Syl930 is a novel sphingosine-1-phosphate receptor subtype 1 (S1PR1) agonist for the treatment of autoimmune encephalitis with promising receptor selectivity and little risk of bradycardia. Syl930 could be reversibly converted to its phosphorylated metabolite, acting as the active form to provide therapeutic effects, but eliminated principally in the form of oxidative metabolites. The aim of the present study was to identify the cytochrome P450 isoforms (CYPs) responsible for the oxidative metabolism of Syl930. Considerable production of hydroxylated metabolite (Syl930-M1) was found in both rat blood and tissue homogenates in vivo and in vitro.
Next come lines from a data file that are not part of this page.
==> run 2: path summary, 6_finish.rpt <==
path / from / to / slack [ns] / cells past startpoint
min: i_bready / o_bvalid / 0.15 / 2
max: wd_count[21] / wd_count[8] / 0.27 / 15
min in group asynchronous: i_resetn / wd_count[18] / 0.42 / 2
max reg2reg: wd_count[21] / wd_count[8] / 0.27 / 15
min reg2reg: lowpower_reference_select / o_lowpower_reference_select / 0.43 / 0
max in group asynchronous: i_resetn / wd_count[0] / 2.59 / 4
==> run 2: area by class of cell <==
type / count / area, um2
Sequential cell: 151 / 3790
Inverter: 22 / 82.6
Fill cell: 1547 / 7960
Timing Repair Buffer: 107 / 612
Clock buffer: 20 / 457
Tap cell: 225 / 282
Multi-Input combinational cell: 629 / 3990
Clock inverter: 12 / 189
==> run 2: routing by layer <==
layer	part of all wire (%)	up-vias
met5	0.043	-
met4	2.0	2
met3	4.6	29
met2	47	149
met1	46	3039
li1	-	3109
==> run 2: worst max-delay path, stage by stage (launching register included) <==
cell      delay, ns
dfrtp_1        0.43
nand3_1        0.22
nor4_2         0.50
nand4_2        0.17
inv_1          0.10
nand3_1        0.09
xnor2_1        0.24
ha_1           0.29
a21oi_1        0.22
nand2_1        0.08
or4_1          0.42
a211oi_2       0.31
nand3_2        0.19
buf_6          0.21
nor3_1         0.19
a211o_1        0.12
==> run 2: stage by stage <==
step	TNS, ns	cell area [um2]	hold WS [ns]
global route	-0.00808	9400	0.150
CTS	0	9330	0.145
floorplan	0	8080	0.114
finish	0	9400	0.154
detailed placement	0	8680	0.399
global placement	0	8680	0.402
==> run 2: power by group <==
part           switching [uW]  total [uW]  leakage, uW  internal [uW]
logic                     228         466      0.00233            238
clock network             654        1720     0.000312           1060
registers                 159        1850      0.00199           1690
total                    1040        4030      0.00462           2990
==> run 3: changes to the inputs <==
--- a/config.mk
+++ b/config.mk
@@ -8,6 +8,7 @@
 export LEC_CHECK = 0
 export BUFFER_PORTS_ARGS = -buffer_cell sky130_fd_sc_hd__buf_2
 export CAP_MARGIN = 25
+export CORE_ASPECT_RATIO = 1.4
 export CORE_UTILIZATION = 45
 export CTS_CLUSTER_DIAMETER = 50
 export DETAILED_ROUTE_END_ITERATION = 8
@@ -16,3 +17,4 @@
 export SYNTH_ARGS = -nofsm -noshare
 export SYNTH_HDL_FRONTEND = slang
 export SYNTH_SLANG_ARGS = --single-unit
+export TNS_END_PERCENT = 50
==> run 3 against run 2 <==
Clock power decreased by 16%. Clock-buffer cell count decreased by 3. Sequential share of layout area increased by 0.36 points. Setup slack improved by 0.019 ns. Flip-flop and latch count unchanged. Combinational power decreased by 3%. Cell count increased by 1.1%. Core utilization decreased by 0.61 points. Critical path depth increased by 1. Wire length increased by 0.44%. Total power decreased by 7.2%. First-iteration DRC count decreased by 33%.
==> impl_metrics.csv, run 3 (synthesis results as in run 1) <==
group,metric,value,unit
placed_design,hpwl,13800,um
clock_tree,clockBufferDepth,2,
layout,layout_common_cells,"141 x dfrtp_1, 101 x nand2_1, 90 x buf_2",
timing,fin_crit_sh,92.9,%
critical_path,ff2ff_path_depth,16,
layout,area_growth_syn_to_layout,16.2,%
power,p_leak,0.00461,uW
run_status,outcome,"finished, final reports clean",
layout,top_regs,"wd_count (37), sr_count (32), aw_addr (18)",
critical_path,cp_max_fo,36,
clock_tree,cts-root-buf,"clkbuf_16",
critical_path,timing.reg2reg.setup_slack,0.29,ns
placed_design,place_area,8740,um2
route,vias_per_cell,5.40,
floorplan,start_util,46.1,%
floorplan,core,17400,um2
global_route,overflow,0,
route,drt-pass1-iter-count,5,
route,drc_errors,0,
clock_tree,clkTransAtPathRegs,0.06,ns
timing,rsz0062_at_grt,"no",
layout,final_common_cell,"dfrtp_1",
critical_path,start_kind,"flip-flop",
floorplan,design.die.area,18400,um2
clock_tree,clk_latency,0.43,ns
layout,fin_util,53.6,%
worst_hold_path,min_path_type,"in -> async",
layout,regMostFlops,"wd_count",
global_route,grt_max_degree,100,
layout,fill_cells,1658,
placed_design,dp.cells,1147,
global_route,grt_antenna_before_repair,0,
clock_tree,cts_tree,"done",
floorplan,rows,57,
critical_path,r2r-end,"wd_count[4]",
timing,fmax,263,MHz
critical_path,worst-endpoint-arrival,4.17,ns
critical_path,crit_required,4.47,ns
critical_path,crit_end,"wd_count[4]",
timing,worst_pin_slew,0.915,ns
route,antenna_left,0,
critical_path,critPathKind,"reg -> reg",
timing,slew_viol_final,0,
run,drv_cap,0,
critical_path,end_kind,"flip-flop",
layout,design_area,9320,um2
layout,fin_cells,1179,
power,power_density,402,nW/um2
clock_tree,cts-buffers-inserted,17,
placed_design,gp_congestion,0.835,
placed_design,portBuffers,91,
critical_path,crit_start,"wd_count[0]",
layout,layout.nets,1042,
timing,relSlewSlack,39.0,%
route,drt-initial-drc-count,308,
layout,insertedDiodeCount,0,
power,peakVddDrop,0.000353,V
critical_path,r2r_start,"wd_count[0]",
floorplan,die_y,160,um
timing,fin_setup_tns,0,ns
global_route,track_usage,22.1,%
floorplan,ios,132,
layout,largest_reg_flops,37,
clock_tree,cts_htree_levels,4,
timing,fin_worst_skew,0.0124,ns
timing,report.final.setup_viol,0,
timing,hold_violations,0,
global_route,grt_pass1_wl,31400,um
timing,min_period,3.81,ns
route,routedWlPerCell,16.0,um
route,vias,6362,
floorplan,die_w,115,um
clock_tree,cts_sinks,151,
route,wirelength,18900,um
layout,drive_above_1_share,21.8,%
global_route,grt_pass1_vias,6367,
## src/core/status_sense_defines.vh

```
`ifndef STATUS_SENSE_DEFINES_VH
`define STATUS_SENSE_DEFINES_VH
// Completion status bytes: code in bits 4..1, all other bits zero.
`define ST_GOOD 8'h00
`define ST_CHECK 8'h02
`define ST_BUSY 8'h08
`define ST_INTERMEDIATE 8'h10
`define ST_CONFLICT 8'h18
// Command opcodes the tracker has to recognise.
`define OP_REQ_SENSE 8'h03
`define OP_INQUIRY 8'h12
`define OP_RELEASE 8'h17
`define OP_REASSIGN 8'h07
`define OP_READ_LONG 8'h3e
`define OP_WRITE_LONG 8'h3f
`define OP_NO_OP 8'hc0
`define OP_PRIO_RESERVE 8'hc1
// Sense keys.
`define KEY_NONE 4'h0
`define KEY_RECOVERED 4'h1
`define KEY_HARDWARE 4'h4
`define KEY_ILLEGAL 4'h5
`define KEY_UNIT_ATTN 4'h6
`define KEY_ABORTED 4'hb
// Sense codes used for rejected requests and bus failures.
`define CODE_BAD_CDB 8'h24
`define CODE_BAD_LUN 8'h25
`define CODE_UNIT_ATTN 8'h29
`define CODE_BUS_FAIL 8'h47
// Extended sense record layout.
`define SENSE_ERR_CODE 7'h70
`define SENSE_ADD_LEN 8'h28
`define SENSE_BYTES 6'd48
`define SB_ERR 6'd0
`define SB_KEY 6'd2
`define SB_INFO0 6'd3
`define SB_INFO3 6'd6
`define SB_ADDLEN 6'd7
`define SB_CSI0 6'd8
`define SB_CSI3 6'd11
`define SB_CODE 6'd12
`define SB_TID 6'd14
`define SB_LUN 6'd15
`define KEY_LEN_MIS_BIT 5
// Eight identified initiators plus one anonymous slot.
`define NSLOT 9
`define ANON_SLOT 4'd8
`endif

```

## src/core/scsi_status_sense_tracker.v

```verilog
`timescale 1ns/1ps
`include "status_sense_defines.vh"
// How it works
// - Every command not dropped by a reset, nor arriving in a completion cycle, ends with one status byte.
// - Status byte: code in bits four to one.
// - Good, or intermediate when linked command succeeds.
// - Check condition always enters pending with sense.
// - Recovered error key still means command succeeded.
// - Reject bad LUN, CDB, attention, transfer fault.
// - Busy while executing or loading drive information.
// - Reserved elsewhere: conflict, except sense, inquiry, release.
// - Bus failure also enters pending; extended sense only.
// - Pending kept per initiator; others run normally.
// - Owner command that runs, except no-op, clears pending state.
// - Abort from owner discards its sense.
// - Owner addressing another LUN gets busy.
// - Invalid LUN becomes the pending LUN.
// - New error while pending builds fresh sense.
// - Bus reset or device reset clears pending state and running command, sets attention.
// - Unidentified initiator uses the anonymous slot.
// - Record has validity flag and error code 70h.
// - Length mismatch flag only for long read/write.
// - Information holds block address or length difference.
// - Additional length always reads 28h.
// - Command specific field only for block reassign.
// - Unit attention clears once reported as check.
module scsi_status_sense_tracker (
  input wire mclk,
  input wire reset,
  input wire [2:0] targetId,
  input wire reqValid,
  input wire reqIdValid,
  input wire [2:0] reqId,
  input wire [2:0] reqLun,
  input wire [7:0] reqOpcode,
  input wire reqLink,
  input wire lunValid,
  input wire cdbError,
  input wire xferHwError,
  input wire reservedByOther,
  input wire loadingInfo,
  input wire cmdDone,
  input wire doneError,
  input wire [3:0] doneKey,
  input wire [7:0] doneCode,
  input wire doneInfoValid,
  input wire [31:0] doneLba,
  input wire [15:0] doneReqLen,
  input wire [15:0] doneBlkLen,
  input wire [31:0] doneCmdSpecific,
  input wire abortMsg,
  input wire abortIdValid,
  input wire [2:0] abortId,
  input wire busResetCond,
  input wire devResetMsg,
  input wire busFail,
  input wire busFailIdValid,
  input wire [2:0] busFailId,
  input wire [2:0] busFailLun,
  input wire readyAttn,
  input wire modeChanged,
  input wire [2:0] modeChangerId,
  input wire [5:0] senseIdx,
  output reg statusValid_reg,
  output reg [7:0] statusByte_reg,
  output reg cmdSuccess_reg,
  output reg execStart_reg,
  output reg [7:0] execOp_reg,
  output reg [2:0] execLun_reg,
  output reg [3:0] execSlot_reg,
  output reg execActive_reg,
  output reg [7:0] senseByte_reg,
  output reg [8:0] pendValid_reg,
  output reg [7:0] unitAttn_reg
);
  // Per-slot pending LUN and retained sense fields, indexed by slot.
  reg [2:0] pendLun_reg [0:8];
  reg [3:0] keyMem_reg [0:8];
  reg [7:0] codeMem_reg [0:8];
  reg [31:0] infoMem_reg [0:8];
  reg [31:0] csiMem_reg [0:8];
  reg [8:0] infoOk_reg;
  reg [8:0] lenMisMem_reg;
  // Snapshot handed out by a sense request, so clearing the slot is safe.
  reg snapValid_reg;
  reg snapLenMis_reg;
  reg [3:0] snapKey_reg;
  reg [7:0] snapCode_reg;
  reg [31:0] snapInfo_reg;
  reg [31:0] snapCsi_reg;
  reg [2:0] snapLun_reg;
  // Link request of the command now running.
  reg execLink_reg;
  // Request decision, settled combinationally from the current request.
  reg [3:0] reqSlot;
  reg [7:0] decStatus;
  reg decReject;
  reg decCheck;
  reg [3:0] decKey;
  reg [7:0] decCode;
  reg decExec;
  reg reqAttn;
  reg isSense;
  reg isInq;
  // Completion sense fields, built from the executor report.
  reg [31:0] doneInfo;
  reg doneLenMis;
  reg doneLong;
  reg [15:0] lenDiff;
  reg [3:0] failSlot;
  reg [3:0] abortSlot;
  wire [7:0] fmtByte;
  integer i;

  // Anonymous selections share one slot apart from the eight identities.
  function [3:0] slotOf;
    input idKnown;
    input [2:0] id;
    begin
      slotOf = idKnown ? {1'b0, id} : `ANON_SLOT;
    end
  endfunction

  // Decide the answer to a new request, in priority order.
  always @* begin
    reqSlot = slotOf(reqIdValid, reqId);
    isSense = (reqOpcode == `OP_REQ_SENSE);
    isInq = (reqOpcode == `OP_INQUIRY);
    reqAttn = reqIdValid & unitAttn_reg[reqId];
    decStatus = `ST_GOOD;
    decReject = 1'b1;
    decCheck = 1'b0;
    decKey = `KEY_NONE;
    decCode = 8'h00;
    decExec = 1'b0;
    if (execActive_reg || loadingInfo) begin
      // One command at a time; new ones wait out setup too.
      decStatus = `ST_BUSY;
    end else if (pendValid_reg[reqSlot] && pendLun_reg[reqSlot] != reqLun) begin
      // Owner must come back to its pending LUN first.
      decStatus = `ST_BUSY;
    end else if (!lunValid && !isInq) begin
      // The bad LUN itself becomes the pending LUN below.
      decCheck = 1'b1;
      decKey = `KEY_ILLEGAL;
      decCode = `CODE_BAD_LUN;
    end else if (reqAttn && !isSense && !isInq && reqOpcode != `OP_PRIO_RESERVE) begin
      decCheck = 1'b1;
      decKey = `KEY_UNIT_ATTN;
      decCode = `CODE_UNIT_ATTN;
    end else if (cdbError) begin
      decCheck = 1'b1;
      decKey = `KEY_ILLEGAL;
      decCode = `CODE_BAD_CDB;
    end else if (xferHwError) begin
      decCheck = 1'b1;
      decKey = `KEY_HARDWARE;
      decCode = `CODE_BUS_FAIL;
    end else if (reservedByOther && !isSense && !isInq) begin
      // A release from a non-holder is swallowed and simply reported good.
      if (reqOpcode != `OP_RELEASE) begin
        decStatus = `ST_CONFLICT;
      end
    end else begin
      decReject = 1'b0;
      decExec = 1'b1;
    end
    if (decCheck) begin
      decStatus = `ST_CHECK;
    end
  end

  // Build completion sense: the length difference only for long transfers.
  always @* begin
    doneLong = (execOp_reg == `OP_READ_LONG) || (execOp_reg == `OP_WRITE_LONG);
    doneLenMis = doneLong && (doneReqLen != doneBlkLen);
    lenDiff = doneReqLen - doneBlkLen;
    if (doneLenMis) begin
      // Sign-extend so a short request reads as a two's complement value.
      doneInfo = {{16{lenDiff[15]}}, lenDiff};
    end else begin
      doneInfo = doneLba;
    end
    failSlot = slotOf(busFailIdValid, busFailId);
    abortSlot = slotOf(abortIdValid, abortId);
  end

  // Format the byte the sense reader currently points at.
  sense_byte_format i_sense_byte_format (
    .infoValid(snapValid_reg),
    .lengthMismatchFlag(snapLenMis_reg),
    .senseKey(snapKey_reg),
    .senseCode(snapCode_reg),
    .info(snapInfo_reg),
    .cmdSpecific(snapCsi_reg),
    .lun(snapLun_reg),
    .targetId(targetId),
    .byteIdx(senseIdx),
    .senseByte(fmtByte)
  );

  // Status reporting and the execution hand-off.
  always @(posedge mclk or posedge reset) begin
    if (reset) begin
      statusValid_reg <= 1'b0;
      statusByte_reg <= 8'h00;
      cmdSuccess_reg <= 1'b0;
      execStart_reg <= 1'b0;
      execOp_reg <= 8'h00;
      execLun_reg <= 3'h0;
      execSlot_reg <= 4'h0;
      execActive_reg <= 1'b0;
      execLink_reg <= 1'b0;
      senseByte_reg <= 8'h00;
    end else begin
      statusValid_reg <= 1'b0;
      execStart_reg <= 1'b0;
      senseByte_reg <= fmtByte;
      if (busResetCond || devResetMsg) begin
        // A reset drops the running command without a status byte.
        execActive_reg <= 1'b0;
      end else if (cmdDone && execActive_reg) begin
        // Each completed command closes with exactly one status byte.
        execActive_reg <= 1'b0;
        statusValid_reg <= 1'b1;
        if (doneError) begin
          statusByte_reg <= `ST_CHECK;
          cmdSuccess_reg <= (doneKey == `KEY_RECOVERED);
        end else begin
          statusByte_reg <= execLink_reg ? `ST_INTERMEDIATE : `ST_GOOD;
          cmdSuccess_reg <= 1'b1;
        end
      end else if (reqValid) begin
        if (decReject) begin
          statusValid_reg <= 1'b1;
          statusByte_reg <= decStatus;
          cmdSuccess_reg <= (decStatus == `ST_GOOD);
        end else begin
          execStart_reg <= 1'b1;
          execActive_reg <= 1'b1;
          execOp_reg <= reqOpcode;
          execLun_reg <= reqLun;
          execSlot_reg <= reqSlot;
          execLink_reg <= reqLink;
        end
      end
    end
  end

  // Pending state and retained sense per slot, unit attention per identified initiator.
  // Clears are applied first so a same-cycle bus failure or rejected request always survives.
  always @(posedge mclk or posedge reset) begin
    if (reset) begin
      pendValid_reg <= 9'h000;
      infoOk_reg <= 9'h000;
      lenMisMem_reg <= 9'h000;
      unitAttn_reg <= 8'hff;
      for (i = 0; i < `NSLOT; i = i + 1) begin
        pendLun_reg[i] <= 3'h0;
        keyMem_reg[i] <= 4'h0;
        codeMem_reg[i] <= 8'h00;
        infoMem_reg[i] <= 32'h00000000;
        csiMem_reg[i] <= 32'h00000000;
      end
      snapValid_reg <= 1'b0;
      snapLenMis_reg <= 1'b0;
      snapKey_reg <= 4'h0;
      snapCode_reg <= 8'h00;
      snapInfo_reg <= 32'h00000000;
      snapCsi_reg <= 32'h00000000;
      snapLun_reg <= 3'h0;
    end else begin
      if (busResetCond || devResetMsg) begin
        pendValid_reg <= 9'h000;
      end
      if (abortMsg) begin
        pendValid_reg[abortSlot] <= 1'b0;
      end
      if (reqValid && !execActive_reg && decExec) begin
        if (reqOpcode != `OP_NO_OP) begin
          pendValid_reg[reqSlot] <= 1'b0;
        end
        if (reqOpcode == `OP_PRIO_RESERVE && reqIdValid) begin
          unitAttn_reg[reqId] <= 1'b0;
        end
        if (isSense) begin
          // Hand out what is retained, or attention, or an empty record.
          snapLun_reg <= reqLun;
          snapCsi_reg <= csiMem_reg[reqSlot];
          snapInfo_reg <= infoMem_reg[reqSlot];
          if (pendValid_reg[reqSlot]) begin
            snapValid_reg <= infoOk_reg[reqSlot];
            snapLenMis_reg <= lenMisMem_reg[reqSlot];
            snapKey_reg <= keyMem_reg[reqSlot];
            snapCode_reg <= codeMem_reg[reqSlot];
          end else begin
            snapValid_reg <= 1'b0;
            snapLenMis_reg <= 1'b0;
            snapKey_reg <= reqAttn ? `KEY_UNIT_ATTN : `KEY_NONE;
            snapCode_reg <= reqAttn ? `CODE_UNIT_ATTN : 8'h00;
            snapCsi_reg <= 32'h00000000;
            snapInfo_reg <= 32'h00000000;
            if (reqAttn) begin
              unitAttn_reg[reqId] <= 1'b0;
            end
          end
        end
      end
      if (busFail) begin
        // Forced bus-free still leaves sense to collect.
        pendValid_reg[failSlot] <= 1'b1;
        pendLun_reg[failSlot] <= busFailLun;
        keyMem_reg[failSlot] <= `KEY_ABORTED;
        codeMem_reg[failSlot] <= `CODE_BUS_FAIL;
        infoOk_reg[failSlot] <= 1'b0;
        lenMisMem_reg[failSlot] <= 1'b0;
        infoMem_reg[failSlot] <= 32'h00000000;
        csiMem_reg[failSlot] <= 32'h00000000;
      end
      if (reqValid && !execActive_reg && decCheck) begin
        // Fresh sense replaces any older record for this slot.
        pendValid_reg[reqSlot] <= 1'b1;
        pendLun_reg[reqSlot] <= reqLun;
        keyMem_reg[reqSlot] <= decKey;
        codeMem_reg[reqSlot] <= decCode;
        infoOk_reg[reqSlot] <= 1'b0;
        lenMisMem_reg[reqSlot] <= 1'b0;
        infoMem_reg[reqSlot] <= 32'h00000000;
        csiMem_reg[reqSlot] <= 32'h00000000;
        if (decKey == `KEY_UNIT_ATTN) begin
          unitAttn_reg[reqId] <= 1'b0;
        end
      end
      if (cmdDone && execActive_reg && doneError && !busResetCond && !devResetMsg) begin
        pendValid_reg[execSlot_reg] <= 1'b1;
        pendLun_reg[execSlot_reg] <= execLun_reg;
        keyMem_reg[execSlot_reg] <= doneKey;
        codeMem_reg[execSlot_reg] <= doneCode;
        infoOk_reg[execSlot_reg] <= doneInfoValid | doneLenMis;
        lenMisMem_reg[execSlot_reg] <= doneLenMis;
        infoMem_reg[execSlot_reg] <= doneInfo;
        if (execOp_reg == `OP_REASSIGN) begin
          csiMem_reg[execSlot_reg] <= doneCmdSpecific;
        end else begin
          csiMem_reg[execSlot_reg] <= 32'h00000000;
        end
      end
      // Attention sets come last, so a report in the same cycle cannot swallow a new one.
      if (readyAttn || busResetCond || devResetMsg) begin
        unitAttn_reg <= 8'hff;
      end
      if (modeChanged) begin
        // Everyone but the initiator that changed the block size is told.
        for (i = 0; i < 8; i = i + 1) begin
          if (modeChangerId != i[2:0]) begin
            unitAttn_reg[i] <= 1'b1;
          end
        end
      end
    end
  end
endmodule

```

## src/core/sense_byte_format.v

```verilog
`timescale 1ns/1ps
`include "status_sense_defines.vh"
// Picks one byte of the 48-byte extended sense record from the stored fields.
module sense_byte_format (
  input wire infoValid,
  input wire lengthMismatchFlag,
  input wire [3:0] senseKey,
  input wire [7:0] senseCode,
  input wire [31:0] info,
  input wire [31:0] cmdSpecific,
  input wire [2:0] lun,
  input wire [2:0] targetId,
  input wire [5:0] byteIdx,
  output reg [7:0] senseByte
);
  // Unlisted bytes, and anything past the record end, read as zero.
  always @* begin
    senseByte = 8'h00;
    case (byteIdx)
      `SB_ERR: senseByte = {infoValid, `SENSE_ERR_CODE};
      `SB_KEY: senseByte = {2'b00, lengthMismatchFlag, 1'b0, senseKey};
      6'd3: senseByte = info[31:24];
      6'd4: senseByte = info[23:16];
      6'd5: senseByte = info[15:8];
      6'd6: senseByte = info[7:0];
      `SB_ADDLEN: senseByte = `SENSE_ADD_LEN;
      6'd8: senseByte = cmdSpecific[31:24];
      6'd9: senseByte = cmdSpecific[23:16];
      6'd10: senseByte = cmdSpecific[15:8];
      6'd11: senseByte = cmdSpecific[7:0];
      `SB_CODE: senseByte = senseCode;
      `SB_TID: senseByte = {5'h00, targetId};
      `SB_LUN: senseByte = {5'h00, lun};
      default: senseByte = 8'h00;
    endcase
  end
endmodule

```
Moreover, another hydroxylated metabolite, Syl930-M2, was detected in human, beagle dog and cynomolgus monkey liver microsomes with significant differences in the Km, Vmax and CLint of the metabolites among species. CYP1A1, CYP2J2, CYP4F2 and CYP3A4 were identified to be the major CYPs mediated in the hydroxylation of Syl930 by using 14 recombinant human CYPs, selective chemical inhibitors and monoclonal antibodies against CYPs. The multiple CYPs mediated oxidation was believed to be one of the reasons for the relatively short elimination half-life of Syl930.